What the exercise asks: Write out exactly the lines of the entries below from the one holding "[worst max path at each step]" to the one holding "stage / Clock", inclusive, and leave out all other lines.

Data provided:
**********
===== src/rtl/core_pkg.sv =====
// Shared MIPS core definitions: opcode/funct encodings, ALU operations and
// the control half of the ID/EX pipeline register.
package core_pkg;

    typedef enum logic [5:0] {
        OP_RTYPE = 6'h00,
        OP_BEQ   = 6'h04,
        OP_BNE   = 6'h05,
        OP_ADDI  = 6'h08,
        OP_ADDIU = 6'h09,
        OP_SLTI  = 6'h0A,
        OP_SLTIU = 6'h0B,
        OP_ANDI  = 6'h0C,
        OP_ORI   = 6'h0D,
        OP_XORI  = 6'h0E,
        OP_LUI   = 6'h0F,
        OP_LW    = 6'h23,
        OP_SW    = 6'h2B
    } opcode_e;

    typedef enum logic [5:0] {
        F_SLL  = 6'h00,
        F_SRL  = 6'h02,
        F_SRA  = 6'h03,
        F_ADD  = 6'h20,
        F_ADDU = 6'h21,
        F_SUB  = 6'h22,
        F_SUBU = 6'h23,
        F_AND  = 6'h24,
        F_OR   = 6'h25,
        F_XOR  = 6'h26,
        F_NOR  = 6'h27,
        F_SLT  = 6'h2A,
        F_SLTU = 6'h2B
    } funct_e;

    typedef enum logic [3:0] {
        ALU_ADD  = 4'd0,
        ALU_SUB  = 4'd1,
        ALU_AND  = 4'd2,
        ALU_OR   = 4'd3,
        ALU_XOR  = 4'd4,
        ALU_NOR  = 4'd5,
        ALU_SLT  = 4'd6,
        ALU_SLTU = 4'd7,
        ALU_SLL  = 4'd8,
        ALU_SRL  = 4'd9,
        ALU_SRA  = 4'd10,
        ALU_LUI  = 4'd11
    } alu_op_t;

    typedef struct packed {
        logic [4:0] shamt;
        logic [4:0] rs;
        logic [4:0] rt;
        logic [4:0] dest;
        alu_op_t    alu_op;
        logic       alu_src_imm;
        logic       regwrite;
        logic       memread;
        logic       memwrite;
        logic       beq;
        logic       bne;
        logic       illegal;
    } ctrl_t;

    // Data fields (pc/operands/imm) are XLEN-parameterised and live beside this.
    typedef struct packed {
        logic  valid;
        ctrl_t ctrl;
    } id_ex_t;

endpackage


===== src/rtl/instr_decoder.sv =====
// Pure combinational decode of the supported MIPS-I integer subset.
module instr_decoder
    import core_pkg::*;
#(
    parameter int unsigned XLEN = 32
) (
    input  logic [31:0]     instr_i,
    output ctrl_t           ctrl_o,
    output logic [XLEN-1:0] imm_o,
    output logic            rs_used_o,
    output logic            rt_used_o
);

    opcode_e     opcode;
    funct_e      funct;
    logic [15:0] imm16;

    assign opcode = opcode_e'(instr_i[31:26]);
    assign funct  = funct_e'(instr_i[5:0]);
    assign imm16  = instr_i[15:0];

    // NOTE: every output gets a default first so no path can infer a latch.
    always_comb begin
        ctrl_o       = '0;
        ctrl_o.rs    = instr_i[25:21];
        ctrl_o.rt    = instr_i[20:16];
        ctrl_o.shamt = instr_i[10:6];
        imm_o        = {{(XLEN-16){imm16[15]}}, imm16};
        rs_used_o    = 1'b1;
        rt_used_o    = 1'b0;

        case (opcode)
            OP_RTYPE: begin
                ctrl_o.dest     = instr_i[15:11];
                ctrl_o.regwrite = 1'b1;
                rt_used_o       = 1'b1;
                case (funct)
                    F_ADD, F_ADDU: ctrl_o.alu_op = ALU_ADD;
                    F_SUB, F_SUBU: ctrl_o.alu_op = ALU_SUB;
                    F_AND:         ctrl_o.alu_op = ALU_AND;
                    F_OR:          ctrl_o.alu_op = ALU_OR;
                    F_XOR:         ctrl_o.alu_op = ALU_XOR;
                    F_NOR:         ctrl_o.alu_op = ALU_NOR;
                    F_SLT:         ctrl_o.alu_op = ALU_SLT;
                    F_SLTU:        ctrl_o.alu_op = ALU_SLTU;
                    F_SLL: begin ctrl_o.alu_op = ALU_SLL; rs_used_o = 1'b0; end
                    F_SRL: begin ctrl_o.alu_op = ALU_SRL; rs_used_o = 1'b0; end
                    F_SRA: begin ctrl_o.alu_op = ALU_SRA; rs_used_o = 1'b0; end
                    default:       ctrl_o.illegal = 1'b1;
                endcase
            end
            OP_ADDI, OP_ADDIU, OP_SLTI, OP_SLTIU,
            OP_ANDI, OP_ORI, OP_XORI, OP_LUI, OP_LW: begin
                ctrl_o.dest        = instr_i[20:16];
                ctrl_o.regwrite    = 1'b1;
                ctrl_o.alu_src_imm = 1'b1;
                ctrl_o.memread     = (opcode == OP_LW);
                case (opcode)
                    OP_SLTI:  ctrl_o.alu_op = ALU_SLT;
                    OP_SLTIU: ctrl_o.alu_op = ALU_SLTU;
                    OP_ANDI: begin ctrl_o.alu_op = ALU_AND; imm_o = XLEN'(imm16); end
                    OP_ORI:  begin ctrl_o.alu_op = ALU_OR;  imm_o = XLEN'(imm16); end
                    OP_XORI: begin ctrl_o.alu_op = ALU_XOR; imm_o = XLEN'(imm16); end
                    OP_LUI: begin
                        ctrl_o.alu_op = ALU_LUI;
                        imm_o         = XLEN'({imm16, 16'h0000});
                        rs_used_o     = 1'b0;
                    end
                    default:  ctrl_o.alu_op = ALU_ADD;
                endcase
            end
            OP_SW: begin
                ctrl_o.alu_src_imm = 1'b1;
                ctrl_o.memwrite    = 1'b1;
                ctrl_o.alu_op      = ALU_ADD;
                rt_used_o          = 1'b1;
            end
            OP_BEQ, OP_BNE: begin
                ctrl_o.alu_op = ALU_SUB;
                ctrl_o.beq    = (opcode == OP_BEQ);
                ctrl_o.bne    = (opcode == OP_BNE);
                rt_used_o     = 1'b1;
            end
            default: ctrl_o.illegal = 1'b1;
        endcase

        // Illegal encodings must not write, access memory or trigger hazards.
        if (ctrl_o.illegal) begin
            ctrl_o.dest     = '0;
            ctrl_o.alu_op   = ALU_ADD;
            ctrl_o.regwrite = 1'b0;
            rs_used_o       = 1'b0;
            rt_used_o       = 1'b0;
        end
        if (ctrl_o.dest == 5'd0) begin
            ctrl_o.regwrite = 1'b0;
        end
    end

endmodule


===== src/rtl/decode_stage.sv =====
// MIPS ID stage: decode, writeback bypass, load-use hazard detection and
// the ID/EX pipeline register.
module decode_stage
    import core_pkg::*;
#(
    parameter int unsigned XLEN = 32
) (
    input  logic            clk,
    input  logic            rst_n,
    input  logic            id_valid,
    input  logic [XLEN-1:0] id_instr,
    input  logic [XLEN-1:0] id_pc,
    output logic [4:0]      rs_addr,
    output logic [4:0]      rt_addr,
    input  logic [XLEN-1:0] rs_data,
    input  logic [XLEN-1:0] rt_data,
    input  logic            wb_regwrite,
    input  logic [4:0]      wb_rd,
    input  logic [XLEN-1:0] wb_data,
    input  logic            ex_stall,
    input  logic            flush,
    output logic            id_stall,
    output logic            ex_valid,
    output logic [XLEN-1:0] ex_pc,
    output logic [XLEN-1:0] ex_opa,
    output logic [XLEN-1:0] ex_opb,
    output logic [XLEN-1:0] ex_imm,
    output logic [4:0]      ex_shamt,
    output logic [4:0]      ex_rs,
    output logic [4:0]      ex_rt,
    output logic [4:0]      ex_dest,
    output logic [3:0]      ex_alu_op,
    output logic            ex_alu_src_imm,
    output logic            ex_regwrite,
    output logic            ex_memread,
    output logic            ex_memwrite,
    output logic            ex_beq,
    output logic            ex_bne,
    output logic            ex_illegal
);

    ctrl_t           dec_ctrl;
    logic [XLEN-1:0] dec_imm;
    logic            rs_used;
    logic            rt_used;

    instr_decoder #(.XLEN(XLEN)) u_decoder (
        .instr_i   (id_instr[31:0]),
        .ctrl_o    (dec_ctrl),
        .imm_o     (dec_imm),
        .rs_used_o (rs_used),
        .rt_used_o (rt_used)
    );

    assign rs_addr = dec_ctrl.rs;
    assign rt_addr = dec_ctrl.rt;

    // The regfile returns the old value during a same-cycle write; bypass it.
    logic [XLEN-1:0] opa_fwd;
    logic [XLEN-1:0] opb_fwd;
    assign opa_fwd = (wb_regwrite && wb_rd != 5'd0 && wb_rd == dec_ctrl.rs) ? wb_data : rs_data;
    assign opb_fwd = (wb_regwrite && wb_rd != 5'd0 && wb_rd == dec_ctrl.rt) ? wb_data : rt_data;

    id_ex_t          ctrl_q, ctrl_d;
    logic [XLEN-1:0] pc_q, pc_d;
    logic [XLEN-1:0] opa_q, opa_d;
    logic [XLEN-1:0] opb_q, opb_d;
    logic [XLEN-1:0] imm_q, imm_d;
    logic            hazard;

    assign hazard = id_valid && ctrl_q.valid && ctrl_q.ctrl.memread && ctrl_q.ctrl.dest != 5'd0 &&
                    ((rs_used && ctrl_q.ctrl.dest == dec_ctrl.rs) ||
                     (rt_used && ctrl_q.ctrl.dest == dec_ctrl.rt));

    assign id_stall = rst_n && (ex_stall || (hazard && !flush));

    always_comb begin
        ctrl_d = ctrl_q;
        pc_d   = pc_q;
        opa_d  = opa_q;
        opb_d  = opb_q;
        imm_d  = imm_q;
        if (flush) begin
            ctrl_d = '0;
        end else if (ex_stall) begin
            ctrl_d = ctrl_q;
        end else if (hazard) begin
            ctrl_d = '0;
        end else begin
            ctrl_d.valid = id_valid;
            ctrl_d.ctrl  = id_valid ? dec_ctrl : '0;
            pc_d         = id_pc;
            opa_d        = opa_fwd;
            opb_d        = opb_fwd;
            imm_d        = dec_imm;
        end
    end

    // NOTE: state registers use non-blocking assignments so every flop samples
    // pre-edge values regardless of process ordering.
    always_ff @(posedge clk or negedge rst_n) begin
        if (!rst_n) begin
            ctrl_q <= '0;
            pc_q   <= '0;
            opa_q  <= '0;
            opb_q  <= '0;
            imm_q  <= '0;
        end else begin
            ctrl_q <= ctrl_d;
            pc_q   <= pc_d;
            opa_q  <= opa_d;
            opb_q  <= opb_d;
            imm_q  <= imm_d;
        end
    end

    assign ex_valid       = ctrl_q.valid;
    assign ex_pc          = pc_q;
    assign ex_opa         = opa_q;
    assign ex_opb         = opb_q;
    assign ex_imm         = imm_q;
    assign ex_shamt       = ctrl_q.ctrl.shamt;
    assign ex_rs          = ctrl_q.ctrl.rs;
    assign ex_rt          = ctrl_q.ctrl.rt;
    assign ex_dest        = ctrl_q.ctrl.dest;
    assign ex_alu_op      = ctrl_q.ctrl.alu_op;
    assign ex_alu_src_imm = ctrl_q.ctrl.alu_src_imm;
    assign ex_regwrite    = ctrl_q.ctrl.regwrite;
    assign ex_memread     = ctrl_q.ctrl.memread;
    assign ex_memwrite    = ctrl_q.ctrl.memwrite;
    assign ex_beq         = ctrl_q.ctrl.beq;
    assign ex_bne         = ctrl_q.ctrl.bne;
    assign ex_illegal     = ctrl_q.ctrl.illegal;

endmodule


===== config.mk =====
export PLATFORM = sky130hd
export DESIGN_NAME = decode_stage
export DESIGN_NICKNAME = d
export VERILOG_FILES = /design/src/rtl/core_pkg.sv /design/src/rtl/instr_decoder.sv /design/src/rtl/decode_stage.sv
export SDC_FILE = /design/constraint.sdc
export NUM_CORES = 1
export LEC_CHECK = 0
export CORE_ASPECT_RATIO = 1.5
export CORE_MARGIN = 2
export CORE_UTILIZATION = 47
export CTS_CLUSTER_SIZE = 8
export DETAILED_ROUTE_END_ITERATION = 7
export GPL_ROUTABILITY_DRIVEN = 0
export PLACE_DENSITY = 0.95
export SETUP_SLACK_MARGIN = 0.15
export SYNTH_ARGS = -nofsm -noshare
export SYNTH_HDL_FRONTEND = slang
export SYNTH_SLANG_ARGS = --single-unit
export TNS_END_PERCENT = 20

===== constraint.sdc =====
create_clock -name clk -period 4.45 [get_ports clk]
set_clock_uncertainty 0.15 [all_clocks]
set_input_delay 0.6675 -clock clk [delete_from_list [all_inputs] [get_ports clk]]
set_output_delay 0.6675 -clock clk [all_outputs]
set_load 0.005 [all_outputs]

Yosys cells after proc, flatten, opt, wreduce, memory -nomap -nowiden
Index checks and enable logic that the tools add are counted.
Widths: inputs -> output; s select.
{"block": "op_classes", "n_eq_ne": 29, "mux": 28, "bitwise": 3, "reduce_logical": 30}
{"cell": "$mux 32", "n": 6}
{"cell": "$eq 6x6->1 const B", "n": 12}
{"cell": "$pmux 32 s2", "n": 1}
{"cell": "$eq 6x4->1 const B", "n": 8}
{"cell": "$pmux 4 s10", "n": 1}
{"cell": "$mux 31", "n": 1}
{"cell": "$pmux 4 s6", "n": 1}
{"cell": "$eq 5x5->1", "n": 4}
{"cell": "$reduce_or 10->1", "n": 2}
{"cell": "$reduce_or 13->1", "n": 1}
{"cell": "$eq 6x2->1 const B", "n": 2}
{"cell": "$eq 6x3->1 const B", "n": 2}
{"cell": "$logic_not 6->1", "n": 2}
{"cell": "$mux 1", "n": 12}
{"cell": "$pmux 4 s3", "n": 1}
{"cell": "$reduce_or 12->1", "n": 1}
{"cell": "$logic_and 1x1->1", "n": 11}
{"cell": "$pmux 5 s2", "n": 1}
{"cell": "$reduce_bool 5->1", "n": 2}
{"cell": "$mux 9", "n": 1}
{"cell": "$reduce_or 9->1", "n": 1}
{"cell": "$reduce_or 3->1", "n": 2}
{"cell": "$logic_not 5->1", "n": 1}
{"cell": "$pmux 1 s2", "n": 2}
{"cell": "other kinds (8)", "n": 12}
{"block": "totals", "reg_bits": 160, "wordCells": 107}

Longest topological paths before layout
Gate-level depths: netlist (run 1).
{"block": "logic_depth", "ltp_word": 11, "ltp_mapped": 9, "mapped_depth_nobuf": 6}

By module
Synthesis (run 1) repeated with hierarchy kept, for this count alone.
{"block": "hier_totals", "cells_unflattened": 589, "hier_area_um2": 8331.7}
{"module": "decode_stage", "instances": 1, "cells_per_inst": 453, "area_per_inst_um2": 7427.1}
{"module": "instr_decoder", "instances": 1, "cells_per_inst": 136, "area_per_inst_um2": 904.6}

Worst setup path before layout (run 1)
Ideal clock, no wire load.
{"block": "synth_timing", "kind": "input-to-output", "startpoint": "input port id_instr[26]", "endpoint": "output port id_stall", "arrival_ns": 2.116, "path_slack_ns": 1.516, "stages": 7, "cell_sequence": "buf_2 nor4_1 nand2_1 o311ai_4 a211o_2 nor3_1 o21a_1"}
{"block": "synth_between", "elab_chain_len": 10, "elab_cells_between_ends": 29}
{"element": "from (decl)", "line_no": "decode_stage.sv:11", "source": "input logic [XLEN-1:0] id_instr,"}
{"element": "$eq 6x6->1 (tied with other cells)", "line_no": "instr_decoder.sv:32", "source": "case (opcode)"}
{"element": "$reduce_or 12->1 (no source line) (tied with other cells)"}
{"element": "$pmux 1 s2 or $mux 1 (tied branches)", "line_no": "instr_decoder.sv:32"}
{"element": "$mux 1", "line_no": "instr_decoder.sv:88", "source": "if (ctrl_o.illegal) begin"}
{"element": "$logic_and 1x1->1 (on tied branches)", "line_no": "decode_stage.sv:72, decode_stage.sv:73"}
{"element": "$logic_or 1x1->1 (*)", "line_no": "decode_stage.sv:72", "source": "((rs_used && ctrl_q.ctrl.dest == dec_ctrl.rs) ||"}
{"element": "$logic_and 1x1->1 (*)", "line_no": "decode_stage.sv:71", "source": "assign hazard = id_valid && ctrl_q.valid && ctrl_q.ctrl.memread && ctrl_q.ctrl.dest != 5'd0 &&"}
{"element": "$logic_and 1x1->1 (*)", "line_no": "decode_stage.sv:75", "source": "assign id_stall = rst_n && (ex_stall || (hazard && !flush));"}
{"element": "$logic_or 1x1->1 (*)", "line_no": "decode_stage.sv:75"}
{"element": "$logic_and 1x1->1 (*)", "line_no": "decode_stage.sv:75"}
{"element": "to (decl)", "line_no": "decode_stage.sv:22", "source": "output logic id_stall,"}
Every way passes the cells marked *; elsewhere a longest branch is shown, timed or not.

Worst setup path after layout (run 1)
Ends and elaborated chain as after synthesis.

==> flow_metrics.py, run 1 <==
metrics = {
    "run_status": {
        "status": "finished, final reports clean",
    },
    "clock_network": {
        "cts-root-buf": "clkbuf_16",
        "cts_tree": "built",
        "cts_resized": 0,
        "cts.sink_count": 160,
        "clkTransAtPathRegs_ns": 0.07,
        "numCtsBuffers": 17,
        "clock_path_buffers": 2,
        "postCtsSetupBuffers": 0,
        "hold_buffers": 0,
        "cts-htree-levels": 4,
        "clk_latency_ns": 0.41,
    },
    "pwr": {
        "combPwrFrac_pct": 24.7,
        "vdd_drop_max_uv": 261,
        "internal-power_mw": 3.14,
        "leakage_nw": 4.97,
        "power_frac_seq_pct": 41.0,
        "power.switching_mw": 1.11,
        "p_per_area_mw_per_mm2": 346,
        "pwr-share-clk_pct": 34.3,
        "p_total_mw": 4.25,
        "p_sw_share_pct": 26.1,
    },
    "place": {
        "place_hpwl_microns": 20800,
        "portBuffers": 341,
        "placed_cell_area_sq_mm": 0.0117,
        "dp_cells": 1174,
    },
    "timing": {
        "max_freq_ghz": 0.245,
        "tightest_slew_ns": 1.12,
        "final.min_clock_period_ns": 4.08,
        "final_max_slew_viol_count": 0,
        "min_period_over_period_pct": 91.6,
        "finalSetupTns_ns": 0,
        "finalHoldViolations": 0,
        "timing.hold.ws_ns": 0.0675,
        "grt_setup_unrepaired": "false",
        "max-slew-margin-rel_pct": 24.8,
        "report.final.setup_viol": 0,
    },
    "floorplan": {
        "die_h_microns": 165,
        "rows": 58,
        "io_pins": 342,
        "die_area_sq_mm": 0.0184,
        "die_width_microns": 111,
        "initial_core_util_pct": 48.2,
        "coreArea_sq_mm": 0.0168,
    },
    "global_route": {
        "use_met3_pct": 9.21,
        "top_usage_layer": "met2",
        "antenna_found_initial": 5,
        "grt-ovfl-total": 0,
        "grt_max_degree": 59,
        "grt_util_met1_pct": 33.4,
        "first_global_vias": 7129,
        "grt.total_usage_pct": 29.8,
        "grt_pass1_wl_microns": 42300,
        "met2_usage_pct": 54.7,
    },
    "logic_synthesis": {
        "yosys.area.top_type": "dfrtp_1",
        "synthFlopType": "dfrtp_1",
        "synth_top_cell_area_share_pct": 49.3,
        "ys_seq_elements": 160,
        "syn_area_per_cell_sq_um": 12.4,
        "synthTopCellsByArea": "dfrtp_1, mux2_2, mux2_4, nand2_1, o21ai_0",
        "ys_seq_area_share_pct": 49.3,
        "yosys_warnings": 0,
        "synth_cell_types": 50,
        "ys_async_sr_fraction_pct": 100,
        "synth_common_cells": "dfrtp_1, mux2_2, mux2_4, nand2_1, o21ai_0",
        "synth_cells": 657,
        "yosysMostFrequentCell": "dfrtp_1",
        "synth_area_sq_mm": 0.00812,
        "synth_edf_count": 0,
        "syn_nets": 828,
    },
    "final_layout": {
        "final_nets": 1154,
        "instances_no_fill": 1208,
        "area_growth_pct": 51.3,
        "n_fill_cell": 1105,
        "design_area_sq_mm": 0.0123,
        "drive_gt1_share_pct": 23.2,
    },
    "drt": {
        "via_per_inst": 5.60,
        "drc": 0,
        "vias": 6760,
        "wirelength_microns": 27500,
        "drt_pass1_iterations": 6,
        "ant_nets": 0,
        "wire_per_inst_microns": 22.7,
        "drtIter0Drc": 367,
    },
    "worst_setup_path": {
        "path_max_fanout": 10,
        "end_kind": "output pin",
        "reg2reg_from": "ex_dest[0]$_DFFE_PN0P_",
        "crit_type": "in2out",
        "rrSetupSlack_ns": 1.64,
        "regToRegEndpoint": "ex_pc[11]$_DFFE_PN0P_",
        "cp-start-kind": "input pin",
        "required_ns": 3.63,
        "critPathArrivalTime_ns": 3.26,
        "worstSetupStartpoint": "id_instr[26]",
        "reg2reg_depth": 7,
    },
    "flow_run": {
        "cap_violations": 0,
    },
    "hold_path": {
        "hold_class": "in2async",
    },
}
[sequential cells by signal, indices dropped and copies added (netlist names)]
name            count
ex_memread          1
ex_memwrite         1
ex_opa             32
ex_dest             5
ex_bne              1
ex_regwrite         1
ex_opb             32
ex_imm             32
ex_alu_op           4
ex_shamt            5
ex_valid            1
ex_alu_src_imm      1
ex_beq              1
ex_illegal          1
ex_rt               5
ex_pc              32
ex_rs               5
[cell type report]
cell class / count / area, sq um / area share, %
antenna: 2 / 5.00 / 0.0407
clock buffer: 19 / 453 / 3.69
clock inverter: 13 / 128 / 1.04
inverter: 4 / 15.0 / 0.122
multi-input combinational: 435 / 3780 / 30.8
sequential: 160 / 4000 / 32.6
tap: 210 / 263 / 2.14
timing repair buffer: 365 / 3630 / 29.6
[through the flow]
stage	utilization (%)	setup WS, ns
after floorplan	-	1.52
after global placement	69.5	0.464
after detailed placement	69.5	0.421
after CTS	72.9	0.418
after global routing	72.9	0.250
final	72.9	0.372
[worst max path at each step]
stage | end | slack (ns)
3_5_place_dp | id_stall | 0.42
2_1_floorplan | id_stall | 1.52
4_1_cts | id_stall | 0.42
3_3_place_gp | id_stall | 0.46
6_report | id_stall | 0.37
5_1_grt | id_stall | 0.25
[power by group through the flow]
stage / Clock (mW) / Sequential, mW / Combinational [mW]
after global placement: 0 / 1.75 / 1.02
after CTS: 1.48 / 1.74 / 1.06
final: 1.46 / 1.74 / 1.05
after floorplan: 0 / 1.77 / 0.365
after global routing: 1.54 / 1.76 / 1.11
after detailed placement: 0 / 1.76 / 1.05
[layer usage]
layer,vias up,routed length (microns)
li1,3018,-
met1,3313,9840
met2,362,14500
met3,63,2350
met4,4,750
met5,-,33
[placed cells by master, fill, tap and decap left out, drive strengths merged, types with 2 or more instances in the layout]
| cell | count |
|---|---|
| clkdlybuf4s50 | 340 |
| mux2 | 161 |
| dfrtp | 160 |
| nand2 | 54 |
| o21ai | 33 |
| buf | 25 |
| nand3 | 21 |
| a21oi | 19 |
| clkbuf | 19 |
| nand3b | 17 |
| o2bb2ai | 16 |
| o22a | 15 |
| xor2 | 13 |
| nor2 | 12 |
| xnor2 | 8 |
| inv | 8 |
| o31ai | 7 |
| nor3 | 6 |
| a22oi | 6 |
| nand2b | 5 |
| nand4 | 5 |
| nor4 | 5 |
| or4 | 4 |
| clkinvlp | 4 |
| nor2b | 4 |
| clkinv | 4 |
| a31oi | 3 |
| diode | 2 |
| o32ai | 2 |
| o22ai | 2 |
| o211ai | 2 |
| o21a | 2 |
[critical path, stage by stage]
cell and delay (ns):
clkdlybuf4s50_1 0.67, nand4b_1 0.31, nor2_1 0.18, o21ai_0 0.10, o32a_2 0.41, nor3_1 0.26
o21a_1 0.14, clkdlybuf4s50_1 0.51
[cell families (layout without fill, tap and decap cells)]
family / after synthesis / in the layout / synth area share (%)
buffers and inverters: 62 / 401 / 4.48
muxes: 161 / 161 / 25.3
xor gates and xnor gates: 21 / 21 / 2.27
AOI/OAI and AO/OA: 113 / 113 / 9.68
DFF: 160 / 160 / 49.3
other: 0 / 2 / 0
and+or+nand+nor: 140 / 140 / 8.92
Power figures use the tool's default switching activity.
==> run 2, diff against run 1 <==
Settings changed: ABC_AREA set to 1, CORE_UTILIZATION 47 to 46, SETUP_SLACK_MARGIN 0.15 to 0.3.
==> run 2 against run 1 <==
Worst hold slack improved by 0.25 ns. Register-to-register slack gained 0.16 ns. Clock-buffer cell count is 1 higher. Wire length down 3.7%. Total power down 3.7%. Final area is 3.9% lower. First-iteration DRC count rose by 96%. Largest cell class unchanged. Largest power group unchanged. Highest routed layer is now met4.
**********
Result:
[worst max path at each step]
stage | end | slack (ns)
3_5_place_dp | id_stall | 0.42
2_1_floorplan | id_stall | 1.52
4_1_cts | id_stall | 0.42
3_3_place_gp | id_stall | 0.46
6_report | id_stall | 0.37
5_1_grt | id_stall | 0.25
[power by group through the flow]
stage / Clock (mW) / Sequential, mW / Combinational [mW]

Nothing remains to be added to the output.